Problem to solve
Once you find the line containing "AND/OR/NAND/NOR: 1 / 0.05" in the data below, copy it and each following line exactly, up to and including the line containing "res_q | 8 |", and nothing else.

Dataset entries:

________________________________________

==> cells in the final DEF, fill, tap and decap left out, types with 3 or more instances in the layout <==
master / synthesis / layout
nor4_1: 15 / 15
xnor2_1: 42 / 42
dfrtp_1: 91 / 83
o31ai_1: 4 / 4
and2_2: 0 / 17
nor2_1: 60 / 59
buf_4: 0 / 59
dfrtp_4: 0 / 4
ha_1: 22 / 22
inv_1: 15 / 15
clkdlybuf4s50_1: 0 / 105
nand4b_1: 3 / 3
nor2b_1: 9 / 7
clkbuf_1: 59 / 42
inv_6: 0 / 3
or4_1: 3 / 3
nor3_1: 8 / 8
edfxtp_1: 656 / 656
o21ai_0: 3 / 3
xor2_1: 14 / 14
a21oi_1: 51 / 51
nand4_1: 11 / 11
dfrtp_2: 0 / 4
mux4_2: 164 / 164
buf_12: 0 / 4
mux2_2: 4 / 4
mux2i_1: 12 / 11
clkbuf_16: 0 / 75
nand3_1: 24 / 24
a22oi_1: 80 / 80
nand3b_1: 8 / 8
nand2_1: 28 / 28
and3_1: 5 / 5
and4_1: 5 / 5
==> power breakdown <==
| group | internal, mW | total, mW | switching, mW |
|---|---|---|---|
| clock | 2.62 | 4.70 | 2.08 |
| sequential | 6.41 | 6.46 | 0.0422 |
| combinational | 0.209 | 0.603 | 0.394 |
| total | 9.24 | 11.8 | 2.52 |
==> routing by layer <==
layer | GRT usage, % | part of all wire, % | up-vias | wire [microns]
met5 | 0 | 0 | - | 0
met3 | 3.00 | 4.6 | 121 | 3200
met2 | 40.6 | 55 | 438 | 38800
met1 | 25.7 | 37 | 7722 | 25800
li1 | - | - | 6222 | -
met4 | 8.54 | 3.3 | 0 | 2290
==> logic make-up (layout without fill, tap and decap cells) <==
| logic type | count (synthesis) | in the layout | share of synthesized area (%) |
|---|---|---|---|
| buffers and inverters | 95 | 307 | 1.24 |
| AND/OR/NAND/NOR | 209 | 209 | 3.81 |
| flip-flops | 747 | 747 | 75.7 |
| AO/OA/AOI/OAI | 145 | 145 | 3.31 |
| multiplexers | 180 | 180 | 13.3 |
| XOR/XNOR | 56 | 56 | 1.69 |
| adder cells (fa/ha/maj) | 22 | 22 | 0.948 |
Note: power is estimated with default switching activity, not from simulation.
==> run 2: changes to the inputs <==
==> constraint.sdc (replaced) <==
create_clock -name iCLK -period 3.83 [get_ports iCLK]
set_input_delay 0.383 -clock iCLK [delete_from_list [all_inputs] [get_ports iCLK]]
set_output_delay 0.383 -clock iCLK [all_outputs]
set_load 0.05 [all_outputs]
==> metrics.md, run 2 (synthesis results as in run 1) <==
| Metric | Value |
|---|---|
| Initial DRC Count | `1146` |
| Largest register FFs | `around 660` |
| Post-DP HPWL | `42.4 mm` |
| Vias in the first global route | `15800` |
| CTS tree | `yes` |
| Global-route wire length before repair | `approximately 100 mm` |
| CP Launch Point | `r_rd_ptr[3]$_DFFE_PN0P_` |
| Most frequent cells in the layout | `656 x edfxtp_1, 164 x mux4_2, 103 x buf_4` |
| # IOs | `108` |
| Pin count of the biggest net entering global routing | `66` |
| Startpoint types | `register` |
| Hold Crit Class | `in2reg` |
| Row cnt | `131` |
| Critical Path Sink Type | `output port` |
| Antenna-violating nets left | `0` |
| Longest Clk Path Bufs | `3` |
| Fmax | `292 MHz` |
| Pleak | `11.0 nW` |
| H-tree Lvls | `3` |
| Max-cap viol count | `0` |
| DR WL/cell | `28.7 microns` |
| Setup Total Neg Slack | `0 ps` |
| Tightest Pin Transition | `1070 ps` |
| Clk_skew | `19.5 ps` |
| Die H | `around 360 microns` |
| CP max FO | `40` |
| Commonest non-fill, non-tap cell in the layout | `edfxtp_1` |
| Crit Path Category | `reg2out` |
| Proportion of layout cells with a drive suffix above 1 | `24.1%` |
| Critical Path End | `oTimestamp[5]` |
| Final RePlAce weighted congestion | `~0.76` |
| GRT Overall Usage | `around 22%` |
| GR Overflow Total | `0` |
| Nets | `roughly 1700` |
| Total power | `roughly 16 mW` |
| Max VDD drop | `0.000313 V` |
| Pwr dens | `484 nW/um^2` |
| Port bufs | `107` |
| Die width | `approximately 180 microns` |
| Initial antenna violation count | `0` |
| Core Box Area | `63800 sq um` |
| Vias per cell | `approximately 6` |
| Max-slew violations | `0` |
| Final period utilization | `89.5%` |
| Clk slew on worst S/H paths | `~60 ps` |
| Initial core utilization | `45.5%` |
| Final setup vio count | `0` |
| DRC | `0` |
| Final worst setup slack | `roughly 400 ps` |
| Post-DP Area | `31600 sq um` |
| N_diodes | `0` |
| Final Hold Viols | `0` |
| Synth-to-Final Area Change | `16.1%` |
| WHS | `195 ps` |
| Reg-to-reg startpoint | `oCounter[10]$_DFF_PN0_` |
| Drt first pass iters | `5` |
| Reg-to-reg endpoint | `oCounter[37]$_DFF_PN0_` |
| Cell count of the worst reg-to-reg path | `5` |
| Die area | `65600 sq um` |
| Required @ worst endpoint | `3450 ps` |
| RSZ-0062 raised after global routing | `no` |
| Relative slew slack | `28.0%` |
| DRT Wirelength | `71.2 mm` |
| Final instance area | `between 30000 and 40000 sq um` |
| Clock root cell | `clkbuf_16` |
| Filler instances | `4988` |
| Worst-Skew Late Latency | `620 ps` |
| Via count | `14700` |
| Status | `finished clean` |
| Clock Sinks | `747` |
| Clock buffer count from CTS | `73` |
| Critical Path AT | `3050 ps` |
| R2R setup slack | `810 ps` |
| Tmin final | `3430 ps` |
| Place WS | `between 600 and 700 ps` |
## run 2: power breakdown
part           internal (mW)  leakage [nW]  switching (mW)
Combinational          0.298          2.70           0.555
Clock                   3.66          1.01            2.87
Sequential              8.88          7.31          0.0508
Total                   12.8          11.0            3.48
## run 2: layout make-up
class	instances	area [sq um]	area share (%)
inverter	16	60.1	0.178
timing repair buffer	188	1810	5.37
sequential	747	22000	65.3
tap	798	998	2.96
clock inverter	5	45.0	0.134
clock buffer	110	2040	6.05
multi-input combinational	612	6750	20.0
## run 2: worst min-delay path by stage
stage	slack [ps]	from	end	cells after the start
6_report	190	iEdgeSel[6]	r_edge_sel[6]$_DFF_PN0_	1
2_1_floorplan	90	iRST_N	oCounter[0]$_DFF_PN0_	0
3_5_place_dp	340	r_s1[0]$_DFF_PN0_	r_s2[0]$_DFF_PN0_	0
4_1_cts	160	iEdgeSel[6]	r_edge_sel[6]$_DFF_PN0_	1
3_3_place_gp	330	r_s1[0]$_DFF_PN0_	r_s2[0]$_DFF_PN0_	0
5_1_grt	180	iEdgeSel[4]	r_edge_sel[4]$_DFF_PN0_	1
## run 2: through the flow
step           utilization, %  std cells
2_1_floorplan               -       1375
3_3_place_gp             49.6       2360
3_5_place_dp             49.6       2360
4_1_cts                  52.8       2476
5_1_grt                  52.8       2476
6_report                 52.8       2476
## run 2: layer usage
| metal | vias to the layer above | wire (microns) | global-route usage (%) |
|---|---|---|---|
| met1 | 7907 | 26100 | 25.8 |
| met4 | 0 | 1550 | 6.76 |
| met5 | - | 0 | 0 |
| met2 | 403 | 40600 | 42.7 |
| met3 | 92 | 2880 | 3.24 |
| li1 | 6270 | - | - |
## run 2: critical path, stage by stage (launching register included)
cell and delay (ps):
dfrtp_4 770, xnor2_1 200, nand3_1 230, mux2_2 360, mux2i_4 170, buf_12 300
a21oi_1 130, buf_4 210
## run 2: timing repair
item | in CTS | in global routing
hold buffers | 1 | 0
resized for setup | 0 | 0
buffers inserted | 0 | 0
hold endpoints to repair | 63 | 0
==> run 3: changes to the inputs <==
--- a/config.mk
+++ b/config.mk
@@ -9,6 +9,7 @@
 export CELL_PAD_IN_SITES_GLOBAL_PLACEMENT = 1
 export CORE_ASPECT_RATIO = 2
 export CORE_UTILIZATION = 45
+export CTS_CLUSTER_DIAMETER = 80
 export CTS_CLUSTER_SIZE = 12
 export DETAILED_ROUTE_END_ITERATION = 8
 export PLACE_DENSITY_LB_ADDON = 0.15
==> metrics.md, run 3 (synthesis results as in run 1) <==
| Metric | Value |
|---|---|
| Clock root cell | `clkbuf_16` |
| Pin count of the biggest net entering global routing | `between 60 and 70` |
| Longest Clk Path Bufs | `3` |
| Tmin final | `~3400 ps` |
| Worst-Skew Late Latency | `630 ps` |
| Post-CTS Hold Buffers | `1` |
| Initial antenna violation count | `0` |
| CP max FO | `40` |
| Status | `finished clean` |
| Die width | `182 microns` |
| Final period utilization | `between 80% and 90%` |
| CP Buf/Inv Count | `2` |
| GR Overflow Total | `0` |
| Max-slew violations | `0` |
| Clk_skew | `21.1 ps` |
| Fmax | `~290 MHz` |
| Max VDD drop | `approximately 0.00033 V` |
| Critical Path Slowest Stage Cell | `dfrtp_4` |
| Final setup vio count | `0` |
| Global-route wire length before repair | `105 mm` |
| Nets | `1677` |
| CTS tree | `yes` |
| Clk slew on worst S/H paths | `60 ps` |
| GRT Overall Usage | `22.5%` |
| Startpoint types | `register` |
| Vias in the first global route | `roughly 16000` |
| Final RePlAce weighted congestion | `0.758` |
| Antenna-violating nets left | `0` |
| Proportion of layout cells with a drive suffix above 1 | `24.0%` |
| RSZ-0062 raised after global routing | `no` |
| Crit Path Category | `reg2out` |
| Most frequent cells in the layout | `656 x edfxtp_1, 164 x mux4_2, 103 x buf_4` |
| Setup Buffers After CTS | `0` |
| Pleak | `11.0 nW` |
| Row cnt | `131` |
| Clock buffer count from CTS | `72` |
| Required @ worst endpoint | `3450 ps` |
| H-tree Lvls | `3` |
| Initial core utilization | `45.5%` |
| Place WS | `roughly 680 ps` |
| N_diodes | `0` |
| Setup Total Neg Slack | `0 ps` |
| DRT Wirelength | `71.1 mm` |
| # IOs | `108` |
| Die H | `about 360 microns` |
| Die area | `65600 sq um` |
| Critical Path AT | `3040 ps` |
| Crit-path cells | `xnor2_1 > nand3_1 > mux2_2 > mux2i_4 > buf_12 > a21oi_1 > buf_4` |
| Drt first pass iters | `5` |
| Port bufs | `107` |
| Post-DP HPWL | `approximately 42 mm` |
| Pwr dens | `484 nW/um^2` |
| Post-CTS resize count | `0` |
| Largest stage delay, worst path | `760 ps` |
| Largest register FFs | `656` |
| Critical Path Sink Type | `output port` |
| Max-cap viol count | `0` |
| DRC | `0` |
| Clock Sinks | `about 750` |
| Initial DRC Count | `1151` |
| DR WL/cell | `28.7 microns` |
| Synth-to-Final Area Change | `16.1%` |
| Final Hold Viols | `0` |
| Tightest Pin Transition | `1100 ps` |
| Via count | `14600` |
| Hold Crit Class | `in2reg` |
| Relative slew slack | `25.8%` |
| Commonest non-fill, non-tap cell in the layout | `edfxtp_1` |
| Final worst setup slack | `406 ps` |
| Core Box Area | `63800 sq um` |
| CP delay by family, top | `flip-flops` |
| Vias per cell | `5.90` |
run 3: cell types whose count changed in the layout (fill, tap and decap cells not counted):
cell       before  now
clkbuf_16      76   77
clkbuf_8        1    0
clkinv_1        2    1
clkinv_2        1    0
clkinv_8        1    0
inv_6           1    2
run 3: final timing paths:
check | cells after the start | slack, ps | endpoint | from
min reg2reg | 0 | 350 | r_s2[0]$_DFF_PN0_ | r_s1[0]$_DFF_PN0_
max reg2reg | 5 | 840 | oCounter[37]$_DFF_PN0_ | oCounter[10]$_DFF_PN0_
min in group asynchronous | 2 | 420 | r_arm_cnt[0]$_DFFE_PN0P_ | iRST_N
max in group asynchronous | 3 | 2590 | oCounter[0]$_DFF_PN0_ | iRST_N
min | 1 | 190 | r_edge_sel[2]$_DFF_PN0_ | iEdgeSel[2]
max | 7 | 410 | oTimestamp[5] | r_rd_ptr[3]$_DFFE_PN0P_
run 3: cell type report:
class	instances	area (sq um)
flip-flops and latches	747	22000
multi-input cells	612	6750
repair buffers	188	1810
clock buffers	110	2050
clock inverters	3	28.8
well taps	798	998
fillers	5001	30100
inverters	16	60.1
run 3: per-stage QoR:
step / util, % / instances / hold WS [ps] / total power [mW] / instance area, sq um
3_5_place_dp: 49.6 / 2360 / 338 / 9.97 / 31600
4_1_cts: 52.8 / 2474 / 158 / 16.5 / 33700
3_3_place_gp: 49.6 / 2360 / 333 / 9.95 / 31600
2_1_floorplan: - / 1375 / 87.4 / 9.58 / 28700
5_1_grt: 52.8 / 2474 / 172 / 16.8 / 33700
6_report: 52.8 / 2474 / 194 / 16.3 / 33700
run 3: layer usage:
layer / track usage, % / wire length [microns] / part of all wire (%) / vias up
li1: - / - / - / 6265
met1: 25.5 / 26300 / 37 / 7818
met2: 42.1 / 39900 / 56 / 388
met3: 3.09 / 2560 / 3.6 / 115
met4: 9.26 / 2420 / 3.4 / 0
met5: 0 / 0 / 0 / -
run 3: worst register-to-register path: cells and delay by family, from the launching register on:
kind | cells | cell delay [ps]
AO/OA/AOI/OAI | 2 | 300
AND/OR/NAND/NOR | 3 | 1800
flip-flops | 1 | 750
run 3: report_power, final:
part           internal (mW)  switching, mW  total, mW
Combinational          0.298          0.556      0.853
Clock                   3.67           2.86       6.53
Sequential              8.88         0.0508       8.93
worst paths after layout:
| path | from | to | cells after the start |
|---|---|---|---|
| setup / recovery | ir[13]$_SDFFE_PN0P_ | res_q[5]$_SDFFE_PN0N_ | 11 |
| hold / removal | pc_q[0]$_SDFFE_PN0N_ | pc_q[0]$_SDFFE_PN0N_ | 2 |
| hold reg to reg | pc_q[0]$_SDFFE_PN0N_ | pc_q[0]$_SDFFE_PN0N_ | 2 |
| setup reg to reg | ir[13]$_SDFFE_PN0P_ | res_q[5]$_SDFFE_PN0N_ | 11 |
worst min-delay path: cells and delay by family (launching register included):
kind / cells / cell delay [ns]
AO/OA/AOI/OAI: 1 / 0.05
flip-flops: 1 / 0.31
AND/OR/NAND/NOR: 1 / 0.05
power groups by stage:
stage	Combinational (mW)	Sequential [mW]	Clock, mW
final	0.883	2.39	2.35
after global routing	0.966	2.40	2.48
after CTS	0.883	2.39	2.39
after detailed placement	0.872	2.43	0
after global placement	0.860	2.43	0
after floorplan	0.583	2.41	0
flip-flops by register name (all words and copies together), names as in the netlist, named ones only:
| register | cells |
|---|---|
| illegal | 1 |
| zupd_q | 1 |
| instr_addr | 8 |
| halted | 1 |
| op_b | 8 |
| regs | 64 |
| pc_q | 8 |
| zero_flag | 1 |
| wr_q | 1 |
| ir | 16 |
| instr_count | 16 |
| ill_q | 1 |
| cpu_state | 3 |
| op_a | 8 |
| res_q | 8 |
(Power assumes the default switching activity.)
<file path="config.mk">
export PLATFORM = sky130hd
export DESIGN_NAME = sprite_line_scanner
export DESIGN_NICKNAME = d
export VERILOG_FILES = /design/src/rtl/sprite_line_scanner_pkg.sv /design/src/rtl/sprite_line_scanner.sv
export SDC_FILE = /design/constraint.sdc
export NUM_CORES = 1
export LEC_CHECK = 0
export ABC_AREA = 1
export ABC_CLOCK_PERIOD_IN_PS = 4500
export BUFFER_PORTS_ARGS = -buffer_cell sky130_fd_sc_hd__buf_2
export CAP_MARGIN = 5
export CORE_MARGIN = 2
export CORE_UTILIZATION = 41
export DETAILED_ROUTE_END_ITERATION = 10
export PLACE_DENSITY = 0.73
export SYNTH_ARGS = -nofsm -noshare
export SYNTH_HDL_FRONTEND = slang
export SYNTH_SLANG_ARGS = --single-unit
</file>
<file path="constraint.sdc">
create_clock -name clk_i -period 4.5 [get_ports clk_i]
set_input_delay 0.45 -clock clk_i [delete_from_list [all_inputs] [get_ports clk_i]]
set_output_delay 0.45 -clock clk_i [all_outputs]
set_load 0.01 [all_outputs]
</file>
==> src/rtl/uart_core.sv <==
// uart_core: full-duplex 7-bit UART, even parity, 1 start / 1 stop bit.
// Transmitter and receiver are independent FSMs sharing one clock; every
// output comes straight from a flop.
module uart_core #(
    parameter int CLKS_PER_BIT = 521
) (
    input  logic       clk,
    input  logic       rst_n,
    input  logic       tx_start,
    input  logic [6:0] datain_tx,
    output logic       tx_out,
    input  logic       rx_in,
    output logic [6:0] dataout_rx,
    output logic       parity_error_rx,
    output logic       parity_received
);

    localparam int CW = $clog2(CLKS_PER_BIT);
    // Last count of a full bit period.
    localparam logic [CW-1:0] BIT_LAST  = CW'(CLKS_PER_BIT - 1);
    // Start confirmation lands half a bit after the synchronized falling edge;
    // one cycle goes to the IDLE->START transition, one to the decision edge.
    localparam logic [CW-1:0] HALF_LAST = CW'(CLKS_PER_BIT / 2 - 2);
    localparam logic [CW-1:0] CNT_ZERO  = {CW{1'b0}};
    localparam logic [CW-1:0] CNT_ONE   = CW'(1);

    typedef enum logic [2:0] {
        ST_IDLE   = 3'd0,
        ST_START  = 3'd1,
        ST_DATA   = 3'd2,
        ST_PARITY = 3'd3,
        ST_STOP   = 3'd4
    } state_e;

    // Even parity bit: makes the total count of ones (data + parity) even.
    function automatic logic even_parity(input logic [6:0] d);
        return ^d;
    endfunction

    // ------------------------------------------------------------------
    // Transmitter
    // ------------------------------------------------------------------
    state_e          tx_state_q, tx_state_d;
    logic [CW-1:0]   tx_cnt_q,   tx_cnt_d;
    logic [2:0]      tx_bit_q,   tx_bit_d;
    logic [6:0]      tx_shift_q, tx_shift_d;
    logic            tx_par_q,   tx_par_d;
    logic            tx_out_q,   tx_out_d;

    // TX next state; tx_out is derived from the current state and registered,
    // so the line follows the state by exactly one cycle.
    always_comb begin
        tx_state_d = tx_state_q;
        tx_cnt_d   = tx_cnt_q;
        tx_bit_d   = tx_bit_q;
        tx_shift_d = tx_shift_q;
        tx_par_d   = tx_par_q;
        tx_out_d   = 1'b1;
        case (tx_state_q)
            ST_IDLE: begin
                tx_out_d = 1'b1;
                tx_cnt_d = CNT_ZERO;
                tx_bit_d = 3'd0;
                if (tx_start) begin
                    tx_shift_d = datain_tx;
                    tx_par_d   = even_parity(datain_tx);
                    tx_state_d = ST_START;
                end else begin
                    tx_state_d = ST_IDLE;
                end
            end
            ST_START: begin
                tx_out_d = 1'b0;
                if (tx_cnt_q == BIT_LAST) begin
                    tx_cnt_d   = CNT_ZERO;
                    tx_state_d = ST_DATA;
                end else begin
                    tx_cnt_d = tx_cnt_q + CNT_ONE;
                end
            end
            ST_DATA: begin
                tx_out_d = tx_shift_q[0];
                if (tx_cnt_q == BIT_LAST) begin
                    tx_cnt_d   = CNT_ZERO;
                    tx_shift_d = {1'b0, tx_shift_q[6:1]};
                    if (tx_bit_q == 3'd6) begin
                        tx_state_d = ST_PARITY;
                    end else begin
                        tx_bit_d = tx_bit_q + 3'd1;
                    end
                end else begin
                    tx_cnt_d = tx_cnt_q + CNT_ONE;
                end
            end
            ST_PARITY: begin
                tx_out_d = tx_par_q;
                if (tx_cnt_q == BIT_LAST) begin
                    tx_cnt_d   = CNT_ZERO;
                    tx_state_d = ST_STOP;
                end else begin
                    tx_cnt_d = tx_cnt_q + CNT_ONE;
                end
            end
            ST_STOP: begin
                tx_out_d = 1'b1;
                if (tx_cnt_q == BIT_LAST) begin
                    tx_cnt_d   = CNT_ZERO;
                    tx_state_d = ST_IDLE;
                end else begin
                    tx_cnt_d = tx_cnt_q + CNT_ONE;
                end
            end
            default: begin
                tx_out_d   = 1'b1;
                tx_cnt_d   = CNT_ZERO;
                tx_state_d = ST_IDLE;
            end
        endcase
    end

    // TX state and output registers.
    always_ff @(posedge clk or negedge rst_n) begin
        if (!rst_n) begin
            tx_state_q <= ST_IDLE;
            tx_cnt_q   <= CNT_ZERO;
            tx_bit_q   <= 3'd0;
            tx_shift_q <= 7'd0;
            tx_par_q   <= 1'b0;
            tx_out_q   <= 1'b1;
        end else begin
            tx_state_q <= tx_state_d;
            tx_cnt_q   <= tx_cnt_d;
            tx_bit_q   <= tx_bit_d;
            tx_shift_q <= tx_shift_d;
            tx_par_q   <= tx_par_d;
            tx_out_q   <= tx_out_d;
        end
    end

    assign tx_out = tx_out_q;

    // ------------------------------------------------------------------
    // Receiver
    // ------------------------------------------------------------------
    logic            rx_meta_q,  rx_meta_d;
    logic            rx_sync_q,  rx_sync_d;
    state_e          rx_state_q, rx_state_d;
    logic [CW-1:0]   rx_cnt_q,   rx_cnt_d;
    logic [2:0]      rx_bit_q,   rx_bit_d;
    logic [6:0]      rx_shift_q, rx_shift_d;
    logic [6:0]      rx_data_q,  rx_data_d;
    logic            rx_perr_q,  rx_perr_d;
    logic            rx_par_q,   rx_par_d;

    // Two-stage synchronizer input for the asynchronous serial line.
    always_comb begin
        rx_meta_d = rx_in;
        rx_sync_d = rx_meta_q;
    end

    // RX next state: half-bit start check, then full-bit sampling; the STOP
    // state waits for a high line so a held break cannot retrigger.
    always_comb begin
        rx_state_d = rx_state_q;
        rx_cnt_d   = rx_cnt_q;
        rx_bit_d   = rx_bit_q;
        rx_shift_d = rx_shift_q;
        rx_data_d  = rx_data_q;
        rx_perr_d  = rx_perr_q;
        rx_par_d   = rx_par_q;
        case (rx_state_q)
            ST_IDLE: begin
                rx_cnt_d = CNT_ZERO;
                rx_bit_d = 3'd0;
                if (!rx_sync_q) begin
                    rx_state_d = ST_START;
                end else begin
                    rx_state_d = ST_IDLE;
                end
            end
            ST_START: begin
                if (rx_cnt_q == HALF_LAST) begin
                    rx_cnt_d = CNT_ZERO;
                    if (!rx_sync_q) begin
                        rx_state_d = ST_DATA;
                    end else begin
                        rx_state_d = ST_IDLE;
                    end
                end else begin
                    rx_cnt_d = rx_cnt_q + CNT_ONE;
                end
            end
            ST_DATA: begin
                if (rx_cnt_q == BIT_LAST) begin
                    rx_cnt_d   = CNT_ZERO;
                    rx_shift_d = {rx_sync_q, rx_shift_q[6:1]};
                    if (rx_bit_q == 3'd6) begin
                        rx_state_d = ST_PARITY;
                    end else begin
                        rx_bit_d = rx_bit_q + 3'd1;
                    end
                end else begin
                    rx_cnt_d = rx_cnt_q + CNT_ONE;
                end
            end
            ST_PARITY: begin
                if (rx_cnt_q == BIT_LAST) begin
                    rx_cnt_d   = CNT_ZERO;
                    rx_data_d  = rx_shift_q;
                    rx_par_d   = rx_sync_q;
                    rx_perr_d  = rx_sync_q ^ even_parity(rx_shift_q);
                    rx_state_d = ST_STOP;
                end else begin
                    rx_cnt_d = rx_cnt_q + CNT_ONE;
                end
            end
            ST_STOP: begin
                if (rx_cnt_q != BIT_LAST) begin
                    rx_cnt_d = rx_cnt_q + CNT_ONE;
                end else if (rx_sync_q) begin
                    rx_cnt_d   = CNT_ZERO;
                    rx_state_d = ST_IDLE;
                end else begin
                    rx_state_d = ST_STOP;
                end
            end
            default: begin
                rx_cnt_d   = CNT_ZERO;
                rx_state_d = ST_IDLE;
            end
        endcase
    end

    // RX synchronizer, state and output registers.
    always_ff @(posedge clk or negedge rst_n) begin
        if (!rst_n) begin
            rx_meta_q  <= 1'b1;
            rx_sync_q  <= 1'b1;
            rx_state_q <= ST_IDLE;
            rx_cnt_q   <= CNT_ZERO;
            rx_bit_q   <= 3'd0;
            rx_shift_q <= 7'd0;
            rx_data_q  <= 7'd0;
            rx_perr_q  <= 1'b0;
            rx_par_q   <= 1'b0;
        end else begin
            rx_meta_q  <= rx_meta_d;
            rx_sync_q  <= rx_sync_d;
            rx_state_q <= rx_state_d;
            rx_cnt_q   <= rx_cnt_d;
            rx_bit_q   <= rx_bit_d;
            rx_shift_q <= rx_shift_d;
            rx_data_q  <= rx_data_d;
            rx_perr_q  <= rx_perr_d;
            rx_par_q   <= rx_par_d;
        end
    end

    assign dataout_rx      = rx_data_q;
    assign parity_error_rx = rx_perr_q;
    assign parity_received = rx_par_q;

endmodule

________________________________________

Response
AND/OR/NAND/NOR: 1 / 0.05
power groups by stage:
stage	Combinational (mW)	Sequential [mW]	Clock, mW
final	0.883	2.39	2.35
after global routing	0.966	2.40	2.48
after CTS	0.883	2.39	2.39
after detailed placement	0.872	2.43	0
after global placement	0.860	2.43	0
after floorplan	0.583	2.41	0
flip-flops by register name (all words and copies together), names as in the netlist, named ones only:
| register | cells |
|---|---|
| illegal | 1 |
| zupd_q | 1 |
| instr_addr | 8 |
| halted | 1 |
| op_b | 8 |
| regs | 64 |
| pc_q | 8 |
| zero_flag | 1 |
| wr_q | 1 |
| ir | 16 |
| instr_count | 16 |
| ill_q | 1 |
| cpu_state | 3 |
| op_a | 8 |
| res_q | 8 |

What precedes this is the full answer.